*YOUR TASK*: Your answer should be every line of the records that contains the word "worse".

*INFORMATION SUPPLIED*:
┄┄┄┄┄┄┄┄┄┄┄┄┄┄┄┄┄┄┄┄

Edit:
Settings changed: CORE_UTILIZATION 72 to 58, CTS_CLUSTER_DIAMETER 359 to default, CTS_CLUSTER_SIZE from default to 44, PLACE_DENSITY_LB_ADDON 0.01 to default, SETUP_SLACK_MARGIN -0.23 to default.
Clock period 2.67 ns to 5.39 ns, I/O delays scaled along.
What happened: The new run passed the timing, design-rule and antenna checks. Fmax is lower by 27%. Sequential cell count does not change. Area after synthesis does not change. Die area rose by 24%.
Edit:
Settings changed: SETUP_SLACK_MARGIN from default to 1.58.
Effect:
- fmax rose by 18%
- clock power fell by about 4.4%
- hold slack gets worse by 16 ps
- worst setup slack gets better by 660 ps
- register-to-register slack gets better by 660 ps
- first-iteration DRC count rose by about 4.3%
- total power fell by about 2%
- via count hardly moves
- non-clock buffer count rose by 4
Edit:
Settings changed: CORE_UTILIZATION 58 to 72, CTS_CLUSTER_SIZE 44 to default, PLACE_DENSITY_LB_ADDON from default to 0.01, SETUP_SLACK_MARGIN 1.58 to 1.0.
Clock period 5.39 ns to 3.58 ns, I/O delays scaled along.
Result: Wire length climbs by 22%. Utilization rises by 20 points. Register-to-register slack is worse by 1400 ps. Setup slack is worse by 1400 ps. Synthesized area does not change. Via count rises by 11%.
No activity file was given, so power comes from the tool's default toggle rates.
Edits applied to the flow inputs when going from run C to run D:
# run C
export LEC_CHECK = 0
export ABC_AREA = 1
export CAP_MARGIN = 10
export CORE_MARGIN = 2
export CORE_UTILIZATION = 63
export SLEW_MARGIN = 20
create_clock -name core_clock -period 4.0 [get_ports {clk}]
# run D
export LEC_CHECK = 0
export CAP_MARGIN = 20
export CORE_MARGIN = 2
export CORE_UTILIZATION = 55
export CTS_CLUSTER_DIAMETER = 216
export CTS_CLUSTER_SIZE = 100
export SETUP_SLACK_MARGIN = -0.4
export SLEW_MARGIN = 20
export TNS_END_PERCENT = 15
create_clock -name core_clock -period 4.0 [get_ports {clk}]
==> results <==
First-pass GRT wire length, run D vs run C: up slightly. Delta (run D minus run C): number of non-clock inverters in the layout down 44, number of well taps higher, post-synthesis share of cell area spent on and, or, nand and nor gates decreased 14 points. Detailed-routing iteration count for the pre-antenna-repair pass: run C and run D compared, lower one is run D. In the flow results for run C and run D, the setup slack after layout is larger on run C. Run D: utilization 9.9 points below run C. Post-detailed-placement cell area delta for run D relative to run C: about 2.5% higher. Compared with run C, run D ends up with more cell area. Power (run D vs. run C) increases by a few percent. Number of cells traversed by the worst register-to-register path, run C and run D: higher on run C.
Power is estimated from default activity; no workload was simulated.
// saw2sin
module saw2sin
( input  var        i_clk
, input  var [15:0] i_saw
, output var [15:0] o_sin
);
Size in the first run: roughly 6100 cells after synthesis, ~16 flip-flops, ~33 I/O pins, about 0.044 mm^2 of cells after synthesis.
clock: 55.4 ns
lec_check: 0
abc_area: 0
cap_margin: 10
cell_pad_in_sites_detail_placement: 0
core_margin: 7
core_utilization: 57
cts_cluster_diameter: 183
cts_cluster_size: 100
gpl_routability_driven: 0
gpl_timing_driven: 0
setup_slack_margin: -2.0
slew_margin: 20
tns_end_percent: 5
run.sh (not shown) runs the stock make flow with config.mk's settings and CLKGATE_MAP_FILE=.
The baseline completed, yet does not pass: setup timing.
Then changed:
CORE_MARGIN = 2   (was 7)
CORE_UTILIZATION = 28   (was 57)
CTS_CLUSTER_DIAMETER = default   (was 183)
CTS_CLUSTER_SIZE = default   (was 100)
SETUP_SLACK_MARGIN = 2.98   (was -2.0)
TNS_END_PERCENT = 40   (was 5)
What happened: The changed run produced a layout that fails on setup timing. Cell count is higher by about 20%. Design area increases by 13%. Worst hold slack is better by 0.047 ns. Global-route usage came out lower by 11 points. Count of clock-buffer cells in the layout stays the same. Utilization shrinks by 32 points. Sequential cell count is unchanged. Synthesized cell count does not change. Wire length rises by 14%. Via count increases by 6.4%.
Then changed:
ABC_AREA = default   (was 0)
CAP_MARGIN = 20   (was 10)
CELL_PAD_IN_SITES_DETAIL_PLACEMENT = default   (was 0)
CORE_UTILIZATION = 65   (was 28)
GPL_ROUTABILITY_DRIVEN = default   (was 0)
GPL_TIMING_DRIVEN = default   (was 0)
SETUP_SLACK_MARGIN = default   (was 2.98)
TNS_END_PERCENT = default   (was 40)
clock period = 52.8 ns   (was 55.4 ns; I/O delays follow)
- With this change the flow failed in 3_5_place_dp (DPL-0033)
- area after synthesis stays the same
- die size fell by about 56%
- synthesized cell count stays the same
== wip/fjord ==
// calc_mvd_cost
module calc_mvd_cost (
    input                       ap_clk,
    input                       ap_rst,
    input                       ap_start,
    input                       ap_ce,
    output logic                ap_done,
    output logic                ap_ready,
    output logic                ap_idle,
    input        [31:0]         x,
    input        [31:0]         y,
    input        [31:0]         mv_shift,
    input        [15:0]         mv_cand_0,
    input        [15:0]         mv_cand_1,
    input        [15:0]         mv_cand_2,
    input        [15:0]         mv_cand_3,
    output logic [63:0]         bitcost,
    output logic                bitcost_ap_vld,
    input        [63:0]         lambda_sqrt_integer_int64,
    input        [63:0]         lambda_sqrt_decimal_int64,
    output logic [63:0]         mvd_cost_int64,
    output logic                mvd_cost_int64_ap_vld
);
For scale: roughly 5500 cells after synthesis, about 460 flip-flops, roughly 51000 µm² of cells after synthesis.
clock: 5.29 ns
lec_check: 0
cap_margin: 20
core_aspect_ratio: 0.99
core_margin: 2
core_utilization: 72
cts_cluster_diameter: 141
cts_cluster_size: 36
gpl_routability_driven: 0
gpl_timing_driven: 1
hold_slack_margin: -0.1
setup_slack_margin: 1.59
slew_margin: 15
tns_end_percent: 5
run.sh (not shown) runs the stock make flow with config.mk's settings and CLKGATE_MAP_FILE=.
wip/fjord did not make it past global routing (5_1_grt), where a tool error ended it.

┄┄┄┄┄┄┄┄┄┄┄┄┄┄┄┄┄┄┄┄

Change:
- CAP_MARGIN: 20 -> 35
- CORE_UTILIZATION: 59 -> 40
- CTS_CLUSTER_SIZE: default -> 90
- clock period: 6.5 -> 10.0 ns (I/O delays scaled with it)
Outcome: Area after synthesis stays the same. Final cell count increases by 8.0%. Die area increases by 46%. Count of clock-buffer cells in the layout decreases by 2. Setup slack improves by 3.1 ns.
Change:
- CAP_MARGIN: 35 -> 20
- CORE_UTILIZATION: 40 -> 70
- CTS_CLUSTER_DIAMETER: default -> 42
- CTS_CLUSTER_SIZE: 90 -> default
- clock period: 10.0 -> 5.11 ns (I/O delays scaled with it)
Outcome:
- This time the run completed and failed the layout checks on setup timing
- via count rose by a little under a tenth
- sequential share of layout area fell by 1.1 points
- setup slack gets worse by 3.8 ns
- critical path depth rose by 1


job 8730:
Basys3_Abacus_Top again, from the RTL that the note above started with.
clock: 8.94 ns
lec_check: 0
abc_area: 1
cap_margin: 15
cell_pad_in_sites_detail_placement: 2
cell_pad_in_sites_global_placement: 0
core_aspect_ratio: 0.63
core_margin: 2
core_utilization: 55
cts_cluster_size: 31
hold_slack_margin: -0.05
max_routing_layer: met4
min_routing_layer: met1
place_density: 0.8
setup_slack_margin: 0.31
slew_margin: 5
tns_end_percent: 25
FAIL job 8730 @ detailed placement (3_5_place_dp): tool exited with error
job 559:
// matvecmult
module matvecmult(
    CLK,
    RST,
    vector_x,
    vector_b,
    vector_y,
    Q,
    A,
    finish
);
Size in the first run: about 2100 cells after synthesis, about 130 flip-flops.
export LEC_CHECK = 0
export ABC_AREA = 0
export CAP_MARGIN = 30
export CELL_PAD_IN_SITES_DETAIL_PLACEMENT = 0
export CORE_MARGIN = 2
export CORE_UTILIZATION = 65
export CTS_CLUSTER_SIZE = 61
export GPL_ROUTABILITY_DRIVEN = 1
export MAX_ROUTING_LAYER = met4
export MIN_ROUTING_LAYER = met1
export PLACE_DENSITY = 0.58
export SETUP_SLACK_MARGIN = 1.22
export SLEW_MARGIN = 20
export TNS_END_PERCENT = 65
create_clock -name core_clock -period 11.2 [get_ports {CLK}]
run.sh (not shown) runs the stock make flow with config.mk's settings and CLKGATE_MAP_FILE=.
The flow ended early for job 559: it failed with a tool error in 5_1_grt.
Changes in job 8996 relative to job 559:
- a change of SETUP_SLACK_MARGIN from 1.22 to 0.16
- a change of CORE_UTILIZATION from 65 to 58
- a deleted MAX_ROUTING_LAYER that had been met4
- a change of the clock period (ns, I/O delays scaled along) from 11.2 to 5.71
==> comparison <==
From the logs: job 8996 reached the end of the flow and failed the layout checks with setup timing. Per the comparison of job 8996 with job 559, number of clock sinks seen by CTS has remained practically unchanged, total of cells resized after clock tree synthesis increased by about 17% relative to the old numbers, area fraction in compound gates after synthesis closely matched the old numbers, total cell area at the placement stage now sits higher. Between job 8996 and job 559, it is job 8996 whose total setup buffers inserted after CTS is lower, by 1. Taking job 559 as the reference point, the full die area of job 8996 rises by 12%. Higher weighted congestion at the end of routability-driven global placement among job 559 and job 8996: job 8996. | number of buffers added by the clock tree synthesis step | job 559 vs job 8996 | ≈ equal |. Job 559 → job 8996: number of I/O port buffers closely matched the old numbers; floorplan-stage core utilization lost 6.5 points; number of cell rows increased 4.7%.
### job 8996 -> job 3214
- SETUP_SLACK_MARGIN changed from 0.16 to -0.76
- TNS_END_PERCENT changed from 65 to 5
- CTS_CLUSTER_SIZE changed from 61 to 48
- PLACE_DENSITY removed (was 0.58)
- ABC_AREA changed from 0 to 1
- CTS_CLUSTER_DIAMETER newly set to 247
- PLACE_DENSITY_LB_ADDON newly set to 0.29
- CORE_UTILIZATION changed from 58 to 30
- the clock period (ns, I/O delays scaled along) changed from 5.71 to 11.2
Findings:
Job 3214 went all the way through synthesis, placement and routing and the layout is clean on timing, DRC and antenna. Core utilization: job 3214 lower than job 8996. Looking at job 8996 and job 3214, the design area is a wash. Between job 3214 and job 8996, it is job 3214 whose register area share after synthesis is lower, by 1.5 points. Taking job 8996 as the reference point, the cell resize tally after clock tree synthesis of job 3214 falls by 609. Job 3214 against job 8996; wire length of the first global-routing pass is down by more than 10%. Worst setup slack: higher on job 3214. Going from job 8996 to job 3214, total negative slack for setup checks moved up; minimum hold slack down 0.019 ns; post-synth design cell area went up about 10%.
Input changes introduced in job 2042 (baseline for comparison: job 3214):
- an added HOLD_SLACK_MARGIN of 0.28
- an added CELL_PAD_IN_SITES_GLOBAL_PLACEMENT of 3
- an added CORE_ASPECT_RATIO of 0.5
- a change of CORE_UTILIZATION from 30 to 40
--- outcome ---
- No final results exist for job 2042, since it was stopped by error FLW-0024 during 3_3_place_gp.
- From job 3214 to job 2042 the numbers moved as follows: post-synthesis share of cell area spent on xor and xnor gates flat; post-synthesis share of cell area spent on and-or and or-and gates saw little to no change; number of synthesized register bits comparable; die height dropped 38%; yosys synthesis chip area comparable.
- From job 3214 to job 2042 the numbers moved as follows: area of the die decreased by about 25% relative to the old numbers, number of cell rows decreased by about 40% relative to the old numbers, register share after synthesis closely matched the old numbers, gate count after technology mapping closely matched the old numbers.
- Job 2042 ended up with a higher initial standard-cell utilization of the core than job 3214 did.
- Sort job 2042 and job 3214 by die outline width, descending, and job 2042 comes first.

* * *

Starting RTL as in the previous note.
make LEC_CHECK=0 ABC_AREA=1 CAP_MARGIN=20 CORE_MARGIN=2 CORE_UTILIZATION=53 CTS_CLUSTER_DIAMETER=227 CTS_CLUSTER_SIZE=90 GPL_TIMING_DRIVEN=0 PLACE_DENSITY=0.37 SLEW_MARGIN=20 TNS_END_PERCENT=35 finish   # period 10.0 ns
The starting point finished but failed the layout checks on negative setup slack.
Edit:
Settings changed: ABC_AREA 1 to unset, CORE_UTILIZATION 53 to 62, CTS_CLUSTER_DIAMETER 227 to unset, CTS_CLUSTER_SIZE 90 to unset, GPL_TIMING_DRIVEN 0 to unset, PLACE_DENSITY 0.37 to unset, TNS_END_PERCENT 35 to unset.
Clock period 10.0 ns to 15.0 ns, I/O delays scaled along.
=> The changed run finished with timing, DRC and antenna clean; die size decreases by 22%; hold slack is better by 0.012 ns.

┄┄┄┄┄┄┄┄┄┄┄┄┄┄┄┄┄┄┄┄

*ANSWER SPACE*:
- hold slack gets worse by 16 ps
Result: Wire length climbs by 22%. Utilization rises by 20 points. Register-to-register slack is worse by 1400 ps. Setup slack is worse by 1400 ps. Synthesized area does not change. Via count rises by 11%.
- setup slack gets worse by 3.8 ns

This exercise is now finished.